In particular, the positioning solutions that can be implemented indoors with BLE are strongly reminiscent of the advantages of GPS-based location. Within an indoor space, a user’s smartphone or other Bluetooth-enabled device can locate itself within a beacon infrastructure. In other words, the smartphone calculates its position based on signals from fixed anchor points it receives. This type of indoor positioning (IPS) is quite typical for indoor navigation use cases.
For example, a soccer fan visiting a stadium can use his or her own smartphone to be conveniently navigated via app to his or her block, the nearest kiosk or the fanshop. The scenario can also be easily applied to cruise ships, museums, large building complexes, airports, train stations and hospitals. And it’s not just about finding the right way. It is much more about perceiving unknown environments more intensively: Discovering offers, places and opportunities that one might have overlooked without value-added positioning. At the same time, in other contexts, it is primarily about additional safety through indoor positioning systems: In the case of automated guided vehicles or robots in an industrial environment, for example, positioning via Bluetooth makes an important contribution to avoiding collisions or other accidents.
The situation is similar when searching for things inside buildings. The larger and more complex a building is, the longer the walking distances and the more time-consuming and exhausting the search. With asset tracking via Bluetooth, there is also a solution for this. In contrast to the client-side approach described above, in which the user’s device calculates the position, a server-side position calculation is used here.
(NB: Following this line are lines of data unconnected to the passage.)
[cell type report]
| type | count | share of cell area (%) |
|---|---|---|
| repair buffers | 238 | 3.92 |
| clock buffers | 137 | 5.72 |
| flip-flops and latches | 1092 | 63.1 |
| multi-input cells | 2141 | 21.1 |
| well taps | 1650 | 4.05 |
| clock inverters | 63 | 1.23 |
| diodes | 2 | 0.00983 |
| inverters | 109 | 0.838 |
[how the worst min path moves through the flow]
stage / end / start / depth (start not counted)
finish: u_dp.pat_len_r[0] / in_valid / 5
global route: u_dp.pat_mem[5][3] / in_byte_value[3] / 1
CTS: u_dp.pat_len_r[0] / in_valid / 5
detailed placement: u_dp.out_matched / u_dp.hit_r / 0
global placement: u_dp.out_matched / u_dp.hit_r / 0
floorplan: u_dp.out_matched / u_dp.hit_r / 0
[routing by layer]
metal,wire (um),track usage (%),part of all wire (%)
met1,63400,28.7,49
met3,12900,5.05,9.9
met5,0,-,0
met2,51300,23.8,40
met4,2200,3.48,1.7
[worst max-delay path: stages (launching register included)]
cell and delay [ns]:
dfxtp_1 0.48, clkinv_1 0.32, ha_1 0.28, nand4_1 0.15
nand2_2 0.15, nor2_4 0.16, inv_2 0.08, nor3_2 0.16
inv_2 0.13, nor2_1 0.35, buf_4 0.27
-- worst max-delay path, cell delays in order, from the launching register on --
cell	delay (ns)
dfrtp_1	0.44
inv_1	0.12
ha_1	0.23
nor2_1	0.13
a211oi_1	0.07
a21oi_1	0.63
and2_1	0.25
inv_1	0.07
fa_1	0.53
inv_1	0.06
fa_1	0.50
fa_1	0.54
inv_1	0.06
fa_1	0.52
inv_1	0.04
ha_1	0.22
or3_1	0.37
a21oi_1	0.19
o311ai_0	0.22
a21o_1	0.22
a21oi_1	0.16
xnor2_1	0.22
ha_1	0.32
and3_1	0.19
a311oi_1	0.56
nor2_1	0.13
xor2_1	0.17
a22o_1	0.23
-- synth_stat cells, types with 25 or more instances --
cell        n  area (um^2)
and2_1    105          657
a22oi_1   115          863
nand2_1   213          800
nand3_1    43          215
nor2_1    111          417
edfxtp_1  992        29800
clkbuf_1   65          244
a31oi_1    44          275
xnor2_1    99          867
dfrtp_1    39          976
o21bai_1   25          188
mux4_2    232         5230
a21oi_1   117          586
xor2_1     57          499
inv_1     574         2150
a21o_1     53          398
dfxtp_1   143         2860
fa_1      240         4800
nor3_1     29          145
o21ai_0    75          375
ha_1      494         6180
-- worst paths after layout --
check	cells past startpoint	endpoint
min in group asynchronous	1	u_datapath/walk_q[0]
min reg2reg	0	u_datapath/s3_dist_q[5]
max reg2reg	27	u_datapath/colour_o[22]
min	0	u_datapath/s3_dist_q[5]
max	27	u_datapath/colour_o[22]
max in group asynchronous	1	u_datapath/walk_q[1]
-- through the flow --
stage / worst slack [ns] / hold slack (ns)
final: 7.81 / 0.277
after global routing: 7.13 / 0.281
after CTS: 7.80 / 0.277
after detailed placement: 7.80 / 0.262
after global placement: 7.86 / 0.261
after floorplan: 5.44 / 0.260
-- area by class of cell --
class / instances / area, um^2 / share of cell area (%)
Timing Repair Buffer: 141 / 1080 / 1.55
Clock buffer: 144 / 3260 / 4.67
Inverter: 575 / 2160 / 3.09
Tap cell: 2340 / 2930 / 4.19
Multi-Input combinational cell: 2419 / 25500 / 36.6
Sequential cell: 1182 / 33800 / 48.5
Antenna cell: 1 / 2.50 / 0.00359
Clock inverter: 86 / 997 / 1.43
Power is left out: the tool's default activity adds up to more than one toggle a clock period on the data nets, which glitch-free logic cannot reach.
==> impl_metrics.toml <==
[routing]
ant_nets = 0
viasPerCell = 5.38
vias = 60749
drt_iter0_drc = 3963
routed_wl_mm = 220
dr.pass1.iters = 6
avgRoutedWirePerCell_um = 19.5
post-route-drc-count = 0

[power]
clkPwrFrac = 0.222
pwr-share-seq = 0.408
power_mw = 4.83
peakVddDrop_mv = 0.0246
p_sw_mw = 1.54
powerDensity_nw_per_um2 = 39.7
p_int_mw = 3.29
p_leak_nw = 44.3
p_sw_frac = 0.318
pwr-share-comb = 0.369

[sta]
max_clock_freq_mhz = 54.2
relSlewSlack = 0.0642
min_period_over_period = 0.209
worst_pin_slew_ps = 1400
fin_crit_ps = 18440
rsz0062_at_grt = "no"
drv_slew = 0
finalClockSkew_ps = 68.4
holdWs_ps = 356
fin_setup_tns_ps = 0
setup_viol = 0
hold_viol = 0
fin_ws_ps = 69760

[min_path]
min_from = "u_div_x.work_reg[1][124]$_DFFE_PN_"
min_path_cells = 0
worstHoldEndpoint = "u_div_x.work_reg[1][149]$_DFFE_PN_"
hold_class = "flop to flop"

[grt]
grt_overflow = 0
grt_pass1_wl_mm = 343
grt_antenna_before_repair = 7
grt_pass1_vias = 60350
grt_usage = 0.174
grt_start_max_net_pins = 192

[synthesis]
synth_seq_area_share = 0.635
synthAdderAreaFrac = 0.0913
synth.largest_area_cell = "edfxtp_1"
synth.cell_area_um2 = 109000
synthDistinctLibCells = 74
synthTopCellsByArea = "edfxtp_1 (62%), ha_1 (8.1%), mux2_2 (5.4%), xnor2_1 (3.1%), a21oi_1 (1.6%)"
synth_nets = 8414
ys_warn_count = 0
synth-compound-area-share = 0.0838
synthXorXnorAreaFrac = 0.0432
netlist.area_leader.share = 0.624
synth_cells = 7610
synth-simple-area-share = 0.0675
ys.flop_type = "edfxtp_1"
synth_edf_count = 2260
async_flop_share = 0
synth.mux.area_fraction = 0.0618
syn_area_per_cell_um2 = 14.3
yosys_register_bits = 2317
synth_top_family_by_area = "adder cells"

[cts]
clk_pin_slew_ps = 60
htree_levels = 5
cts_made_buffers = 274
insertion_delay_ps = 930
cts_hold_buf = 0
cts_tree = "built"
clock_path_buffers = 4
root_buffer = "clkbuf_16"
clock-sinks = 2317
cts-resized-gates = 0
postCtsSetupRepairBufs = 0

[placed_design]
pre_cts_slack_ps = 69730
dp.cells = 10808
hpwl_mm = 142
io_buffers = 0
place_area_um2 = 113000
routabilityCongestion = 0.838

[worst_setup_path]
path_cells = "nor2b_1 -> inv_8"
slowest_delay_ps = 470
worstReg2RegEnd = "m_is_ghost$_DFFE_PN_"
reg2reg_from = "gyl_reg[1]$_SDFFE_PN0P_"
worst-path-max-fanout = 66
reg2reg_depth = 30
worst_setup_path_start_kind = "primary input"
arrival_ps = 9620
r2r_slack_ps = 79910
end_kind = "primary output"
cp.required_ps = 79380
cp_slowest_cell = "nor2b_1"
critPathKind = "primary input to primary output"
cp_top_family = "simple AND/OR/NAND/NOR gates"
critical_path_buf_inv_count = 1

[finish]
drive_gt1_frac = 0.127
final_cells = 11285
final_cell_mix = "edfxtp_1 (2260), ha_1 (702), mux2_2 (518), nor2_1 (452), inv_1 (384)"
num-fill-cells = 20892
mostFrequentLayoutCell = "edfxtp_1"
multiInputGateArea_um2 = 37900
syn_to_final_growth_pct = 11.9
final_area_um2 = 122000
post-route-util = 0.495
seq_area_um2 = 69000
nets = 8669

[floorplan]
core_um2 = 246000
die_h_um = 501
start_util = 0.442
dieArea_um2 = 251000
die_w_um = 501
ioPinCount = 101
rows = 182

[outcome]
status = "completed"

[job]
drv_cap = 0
### config.mk
export PLATFORM = sky130hd
export DESIGN_NAME = dag_queue
export DESIGN_NICKNAME = d
export VERILOG_FILES = /design/src/rtl/dag_pkg.sv /design/src/rtl/dag_queue.sv
export VERILOG_INCLUDE_DIRS = /design/src /design/src/rtl
export SDC_FILE = /design/constraint.sdc
export NUM_CORES = 1
export LEC_CHECK = 0
export BUFFER_PORTS_ARGS = -buffer_cell sky130_fd_sc_hd__buf_2
export CAP_MARGIN = 40
export CORE_UTILIZATION = 40
export DETAILED_ROUTE_END_ITERATION = 10
export SLEW_MARGIN = 30
export SYNTH_ARGS = -nofsm -noshare
export SYNTH_HDL_FRONTEND = slang
export SYNTH_SLANG_ARGS = --single-unit
export TNS_END_PERCENT = 5
### constraint.sdc
create_clock -name clk -period 2.5 [get_ports clk]
set_input_delay 0.5 -clock clk [delete_from_list [all_inputs] [get_ports clk]]
set_output_delay 0.5 -clock clk [all_outputs]
set_load 0.02 [all_outputs]
## src/rtl/detection_anchor_generator_assert.svh

```systemverilog
// ----------------------------------------------------------------------------
// detection_anchor_generator assertion macros
// Shared assertion forms for the anchor generator RTL.
// ----------------------------------------------------------------------------
`ifndef DETECTION_ANCHOR_GENERATOR_ASSERT_SVH
`define DETECTION_ANCHOR_GENERATOR_ASSERT_SVH

// clocked on clk, quiet while rst is high
`define DAG_ASSERT(lbl, prop, msg) \
  lbl: assert property (@(posedge clk) disable iff (rst) prop) else $error(msg);

// clocked on clk, also checked during reset
`define DAG_ASSERT_ALWAYS(lbl, prop, msg) \
  lbl: assert property (@(posedge clk) prop) else $error(msg);

`endif

```

## src/rtl/dag_pkg.sv

```systemverilog
// ----------------------------------------------------------------------------
// dag_pkg
// Types and constants shared by the anchor generator modules.
// ----------------------------------------------------------------------------
`default_nettype none

package dag_pkg;

  localparam int MAX_SCALES_DEF = 4;
  localparam int NUM_SCALE_REGS = 4;

  localparam int RATIO_W  = 16;
  localparam int BASE_W   = 11;
  localparam int NSC_W    = 3;
  localparam int SCALE_W  = 16;
  localparam int CENTER_W = 10;
  localparam int SIZE_W   = 30;
  localparam int DIM_W_W  = 16;
  localparam int DIM_H_W  = 24;
  localparam int CFG_IDX_W  = 3;
  localparam int CFG_DATA_W = 16;

  localparam logic [BASE_W-1:0]  BASE_SIDE_RST  = 11'd16;
  localparam logic [NSC_W-1:0]   NUM_SCALES_RST = 3'd3;
  localparam logic [SCALE_W-1:0] SCALE0_RST     = 16'd2048;
  localparam logic [SCALE_W-1:0] SCALE1_RST     = 16'd4096;
  localparam logic [SCALE_W-1:0] SCALE2_RST     = 16'd8192;
  localparam logic [SCALE_W-1:0] SCALE3_RST     = 16'd256;

  typedef enum logic [CFG_IDX_W-1:0] {
    REG_BASE_SIDE  = 3'd0,
    REG_NUM_SCALES = 3'd1,
    REG_SCALE_0    = 3'd2,
    REG_SCALE_1    = 3'd3,
    REG_SCALE_2    = 3'd4,
    REG_SCALE_3    = 3'd5
  } cfg_reg_t;

  // integer width and height of the ratio-adjusted base anchor
  typedef struct packed {
    logic [DIM_W_W-1:0] w;
    logic [DIM_H_W-1:0] h;
  } anchor_dim_t;

endpackage

`default_nettype wire

```

## src/rtl/dag_front.sv

```systemverilog
// ----------------------------------------------------------------------------
// dag_front
// Ratio pipeline: area / ratio (6 stages), square root (3 stages), w and h.
// ----------------------------------------------------------------------------
`default_nettype none

module dag_front (
  input  wire logic                          clk,
  input  wire logic                          rst,
  input  wire logic                          push,
  output logic                               full,
  input  wire logic [dag_pkg::RATIO_W-1:0]   ratio,
  input  wire logic [dag_pkg::BASE_W-1:0]    base_side,
  output logic                               dim_valid,
  input  wire logic                          dim_ready,
  output dag_pkg::anchor_dim_t               dim
);

  `include "detection_anchor_generator_assert.svh"

  localparam int NDIV = 6;
  localparam int NSQ  = 3;
  localparam int NST  = NDIV + NSQ + 1;

  typedef struct packed {
    logic [15:0] d;
    logic [25:0] rem;
    logic [47:0] x;
    logic [47:0] acc;
  } stg_t;

  // restoring division, eight quotient bits
  function automatic stg_t div8(stg_t s);
    stg_t o;
    logic [16:0] t;
    o = s;
    for (int i = 0; i < 8; i++) begin
      t = {o.rem[15:0], o.x[47]};
      o.x = {o.x[46:0], 1'b0};
      if (t >= {1'b0, o.d}) begin
        o.rem = 26'(t - {1'b0, o.d});
        o.acc = {o.acc[46:0], 1'b1};
      end else begin
        o.rem = 26'(t);
        o.acc = {o.acc[46:0], 1'b0};
      end
    end
    return o;
  endfunction

  // digit-by-digit square root, eight root bits
  function automatic stg_t sqrt8(stg_t s);
    stg_t o;
    logic [27:0] t;
    logic [27:0] trial;
    o = s;
    for (int i = 0; i < 8; i++) begin
      t = {o.rem, o.x[47:46]};
      trial = {2'b00, o.acc[23:0], 2'b01};
      o.x = {o.x[45:0], 2'b00};
      if (t >= trial) begin
        o.rem = 26'(t - trial);
        o.acc = {o.acc[46:0], 1'b1};
      end else begin
        o.rem = 26'(t);
        o.acc = {o.acc[46:0], 1'b0};
      end
    end
    return o;
  endfunction

  function automatic stg_t seed(stg_t s);
    stg_t o;
    o.d = s.d;
    o.rem = '0;
    o.x = s.acc;
    o.acc = '0;
    return o;
  endfunction

  stg_t           st  [NST];
  stg_t           nxt [NST];
  logic [NST-1:0] vld;
  logic           wv;
  logic [15:0]    w;
  logic [15:0]    wd;
  logic           adv;
  logic [21:0]    area;
  logic [15:0]    dfix;
  logic [24:0]    rsum;
  logic [31:0]    hp;
  logic [32:0]    hs;

  assign adv  = !wv || dim_ready;
  assign full = !adv;

  assign area = {11'b0, base_side} * {11'b0, base_side};
  assign dfix = (ratio == '0) ? 16'd1 : ratio;

  assign nxt[0] = {dfix, 26'b0, {2'b00, area, 24'b0}, 48'b0};

  for (genvar j = 1; j < NST; j++) begin : g_stage
    if (j <= NDIV) begin : g_div
      assign nxt[j] = div8(st[j-1]);
    end else if (j == NDIV + 1) begin : g_sq0
      assign nxt[j] = sqrt8(seed(st[j-1]));
    end else begin : g_sq
      assign nxt[j] = sqrt8(st[j-1]);
    end
  end

  assign rsum = {1'b0, st[NST-1].acc[23:0]} + 25'd128;

  always_ff @(posedge clk) begin
    if (rst) begin
      vld <= '0;
      wv  <= 1'b0;
    end else if (adv) begin
      vld <= {vld[NST-2:0], push};
      wv  <= vld[NST-1];
    end
  end

  always_ff @(posedge clk) begin
    if (adv) begin
      for (int j = 0; j < NST; j++) begin
        st[j] <= nxt[j];
      end
      w  <= rsum[23:8];
      wd <= st[NST-1].d;
    end
  end

  assign hp = {16'b0, w} * {16'b0, wd};
  assign hs = {1'b0, hp} + 33'd128;

  assign dim_valid = wv;
  assign dim.w     = w;
  assign dim.h     = hs[31:8];

  `DAG_ASSERT(a_stall_holds, (wv && !dim_ready) |=> wv, "front lost a word while stalled")

endmodule

`default_nettype wire

```

## config.mk

```make
export PLATFORM = sky130hd
export DESIGN_NAME = dag_front
export DESIGN_NICKNAME = d
export VERILOG_FILES = /design/src/rtl/dag_pkg.sv /design/src/rtl/dag_front.sv
export VERILOG_INCLUDE_DIRS = /design/src /design/src/rtl
export SDC_FILE = /design/constraint.sdc
export NUM_CORES = 2
export LEC_CHECK = 0
export ABC_AREA = 1
export BUFFER_PORTS_ARGS = -buffer_cell sky130_fd_sc_hd__buf_4
export CAP_MARGIN = 25
export CELL_PAD_IN_SITES_DETAIL_PLACEMENT = 1
export CELL_PAD_IN_SITES_GLOBAL_PLACEMENT = 2
export CORE_MARGIN = 10
export CORE_UTILIZATION = 35
export DETAILED_ROUTE_END_ITERATION = 8
export GPL_TIMING_DRIVEN = 0
export PLACE_DENSITY = 0.73
export SLEW_MARGIN = 20
export SYNTH_ARGS = -nofsm -noshare
export SYNTH_HDL_FRONTEND = slang
export SYNTH_SLANG_ARGS = --single-unit
```

## constraint.sdc

```tcl
create_clock -name clk -period 27.7 [get_ports clk]
set_input_delay 1.385 -clock clk [delete_from_list [all_inputs] [get_ports clk]]
set_output_delay 1.385 -clock clk [all_outputs]
set_load 0.03 [all_outputs]
```

Yosys cells after proc, flatten, opt, wreduce, memory -nomap -nowiden. Memory sizes are Yosys's and may differ from the RTL's. Cells that the tools add are included.

Magnitude comparators: 72. Multiply operators: 2. Mux-type cells: 147. Bitwise gates (word level): 0. Add/sub/neg operators: 74. Equal/unequal tests: 0. Shift operators: 0. Reduce and logical (&&, ||, !) cells: 4. Div/mod/pow operators: 0.

Operators by type and width (count): $ge A17 B16 Y1 (48); $mux W26 (30); $mux W16 (43); $sub A16 B16 Y16 (42); $ge A28 B26 Y1 (16); $sub A26 B26 Y26 (16); $sub A17 B16 Y18 (6); $mux W1 (74); $add A32 B8 Y32 const B (1); $mul A16 B16 Y32 (1); $ge A28 B3 Y1 (1); $ge A28 B4 Y1 (1); $ge A28 B5 Y1 (1); $ge A28 B6 Y1 (1); $ge A28 B7 Y1 (1); $ge A28 B8 Y1 (1); $ge A28 B9 Y1 (1); $sub A26 B3 Y26 (1); $sub A26 B4 Y26 (1); $sub A26 B5 Y26 (1); $sub A26 B6 Y26 (1); $sub A26 B7 Y26 (1); $sub A26 B8 Y26 (1); $sub A26 B9 Y26 (1); 7 further kinds (8).

Word-level logic and storage cells: 304. ROM bits: 0. Bits in latches: 0. Flip-flop bits (word level): 43. Output and inout port bits: 42. Memories kept: 1. RAM bits: 1300. Input port bits: 31.

Memories: st (depth 10, bits a word 130, read ports 10, clocked after memory_dff 0, wr ports 10, RTL line dag_front.sv:81) `stg_t st [NST];`.

Logic depth before layout (Yosys ltp). An unclocked memory read counts as a cell.

Depth in word-level cells: 17. Depth in mapped cells: 188. Gate-level depth less buffers: 177.

Worst setup path before layout. No wires, ideal clock.

Path kind: register -> register. From: mem st[1][115] in the netlist's numbering. To: mem st[2][88] in the netlist's numbering, data pin. Buffers on the path: 14. Data arrival time: 25.120 ns. Setup slack: 2.315 ns. Setup time: 0.265 ns. Stages on the path, launching flop included: 181. Clock period less this slack: 25.385 ns. Data required time: 27.435 ns. Cell sequence: edfxtp_1 inv_1 ha_1 nand3_1 nand2_1 a21oi_1 o21bai_1 a21oi_1 o21bai_1 a21oi_1 o21bai_1 a21oi_1 o21bai_1 a21oi_1 o21bai_1 nand2_1 nand2_1 a21oi_1 (+145 left out) nand2_1 o21ai_0 fa_1 inv_1 o21ai_0 a21oi_1 o21ai_0 a221o_1 nand3_1 nand2_1 nand2_1 nand2_1 a211o_1 a21oi_1 nand2_1 inv_1 clkbuf_1 o21ai_0.

RTL lines (RTL line): from (decl) (dag_front.sv:81).

==> metrics.txt <==
Area after DPL 76930 µm²; Clock Path Buffers 3; CTS root buffer clkbuf_16; peak fanout along the critical path 11; Die Span X 475.7 µm; multiplexer area fraction after synthesis 0.07403%; synthesized area 72670 µm²; R2R Setup Slk 1.66 ns; Mapped Avg Cell Area 7.394 µm²; # DRC 0; Worst-Margin Slew 0.9708 ns; initial antenna violation count 1; Post-Route Skew 0.07439 ns; total CTS buffers 70; Vias 66700; sequential area share after synthesis 23.44%; final hold slack 0.3820 ns; Placer Congestion 0.8589; Hold Path Cell Cnt 0; Post-Place Cells 12620; fmax 0.03840 GHz; Post-synth EDFFs 560; Wirelength per Cell 19.25 µm; max-cap viol count 0; combinational family with the most area after synthesis simple AND/OR/NAND/NOR gates; IO Pins 73; num rows 167; Critical R2R Launch st[1][119]; largest net degree at the start of global routing 57; Post-Synth XOR/XNOR Area 7.531%; Tmin final 26.04 ns; critical path class reg -> reg; Detailed Route WL 249100 µm; Synth Area in Compound Gates 13.23%; 1st-pass router iterations 5; fillcell total 25530; slew margin rel. 35.28%; top-area cell type share of the netlist area 23.14%; share of cells above drive strength 1 10.40%; largest area contributor in the netlist edfxtp_1; Data required, critical path 28.19 ns; dpl ws -5.785 ns; clock sink count 571; Tcrit/Tclk final 94.02%; Max Slew Vio Count 0; count leader, synth nand2_1; Yosys reg bits 571; Mapped Cells 9829; htree depth 3; Starting Density 35.13%; CP max stage delay 0.61 ns; Post-DP HPWL 204900 µm; chip height 475.7 µm; Clock Latency Late Sink 0.74 ns; Area contributors post-synth edfxtp_1, ha_1, nand2_1; Post-Layout Cell Count 12940; CTS clk-pin slew, worst paths 0.06 ns; first-pass GRT wire length 390100 µm; ANT nets after route 0; status complete, no violations; Post-synth ARST share 0%; NumNets Final 11350; die area 226300 µm²; min-delay src st[5][16]; synthesized-area fraction occupied by adder cells 22.46%; Port-buffer cells 72; Final Setup Violations 0; Commonest cells post-synth nand2_1, inv_1, ha_1, a21oi_1, o21ai_0; Critical Path AT 26.53 ns; Final Cell Area 82790 µm²; synthesis-to-finish area growth 13.93%; Final WS setup 1.657 ns; Core ar. 206900 µm²; total gr overflow 0; Most common cell on crit path o21bai_1; Via density 5.154; total track usage 21.47%; post-synth cell types 76; register area 17040 µm²; CTS tree yes; ys flop type edfxtp_1; Iter 0 DRT Violations 2607; slowest CP cell inv_1; Hold Crit Class reg -> reg; worst-case reg-to-reg path depth 175; area of the multi-input gates 50240 µm²; yosys warns 0; hold_buf cts 0; simple-gate share of the synthesized area 24.00%; CP startpoint kind register; vias in the first global route 70240; worst setup path start st[1][119]; Hold Violations, Final 0; CP endpoint kind register
-- layout by cell type, fill, tap and decap left out, types with 87 or more instances in the layout --
| master | n |
|---|---|
| xnor2_1 | 280 |
| inv_1 | 1442 |
| edfxtp_1 | 560 |
| clkbuf_1 | 118 |
| xor2_1 | 343 |
| nand3_1 | 467 |
| nand2_1 | 2366 |
| ha_1 | 829 |
| nor2_1 | 598 |
| a21oi_1 | 606 |
| o21ai_0 | 604 |
| fa_1 | 280 |
| buf_4 | 287 |
| nand4_1 | 148 |
| o21bai_1 | 112 |
| a21oi_2 | 87 |
-- what timing repair did --
action	4_1_cts	5_1_grt
hold endpoints to repair	0	0
endpoints found under the setup margin	71	69
pin swaps	68	176
buffers inserted	83	113
gates cloned	0	1
gates resized for setup	267	427
-- logic make-up after synthesis --
group	count (synthesis)
multiplexers	5
adder cells (fa/ha/maj)	1136
XOR/XNOR	624
buffers and inverters	1740
flip-flops	571
AO/OA/AOI/OAI	1731
AND/OR/NAND/NOR	4021
other	1
-- per-layer routing --
metal	wire, µm	vias up	global-route usage, %	share of wire (%)
met3	5854	242	1.644	2.3
met4	5510	0	4.676	2.2
met5	0	-	0	0
li1	-	33140	-	-
met1	113600	32580	27.69	46
met2	124100	741	38.98	50
-- through the flow --
stage / utilization [%] / setup TNS (ns)
after CTS: 38.98 / 0
after floorplan: - / 0
after detailed placement: 37.19 / -333.00
after global routing: 40.02 / -13.90
after global placement: 37.03 / -282.27
final: 40.02 / 0
-- final cells by class --
type	count	share of cell area, %
clock inverters	47	0.7904
repair inverters	1	0.006045
diodes	2	0.006045
repair buffers	282	2.837
flip-flops and latches	571	20.58
well taps	2704	4.086
plain buffers	222	1.853
clock buffers	78	2.152
multi-input cells	7520	60.69
inverters	1515	7.006
-- flip-flops by register name, indices dropped and copies added, names as in the netlist --
register	cells
st	528
w	16
wd	16
vld	10
dim_valid	1
-- critical path, delay by kind of cell, from the launching register on --
family / cells / cell delay (ns)
AO/OA/AOI/OAI: 105 / 15.05
AND/OR/NAND/NOR: 40 / 4.74
buffers and inverters: 21 / 3.19
adder cells (fa/ha/maj): 8 / 2.12
flip-flops: 1 / 0.41
multiplexers: 1 / 0.33
-- final timing paths --
check | endpoint
hold reg to reg | st[6][24]
setup / recovery | st[2][100]
setup reg to reg | st[2][100]
hold / removal | st[6][24]
Power is left out: the tool's default activity adds up to more than one toggle a clock period on the data nets, which glitch-free logic cannot reach.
The infrastructure is therefore not 1 by 1 comparable with that of GPS. However, it offers at least as much added value!
Advantages of Bluetooth for indoor positioning
The most decisive point of IPS with Bluetooth are certainly the parallelisms in the structural design to GPS. In addition, the following points are still of great importance:
Almost every smartphone is Bluetooth capable. On top of that, newer Bluetooth devices offer the possibility to locate themselves indoors by using current chips. This means low hurdles for all users and devices to be able to locate themselves indoors quickly and without additional hardware (costs).
BLE is a technology that is very scalable. Especially in the case of client-side positioning, the number of simultaneous users is unlimited. But also for tracking solutions, there are numerous opportunities – especially with technology and hardware agnostic solutions – to grow the system with the business.
Bluetooth infrastructures for IPS have relatively low structural requirements, and are easy to install and maintain. On top of that, BLE in general, as the name implies, consumes relatively little energy, which is further reduced by the positioning on the user end device.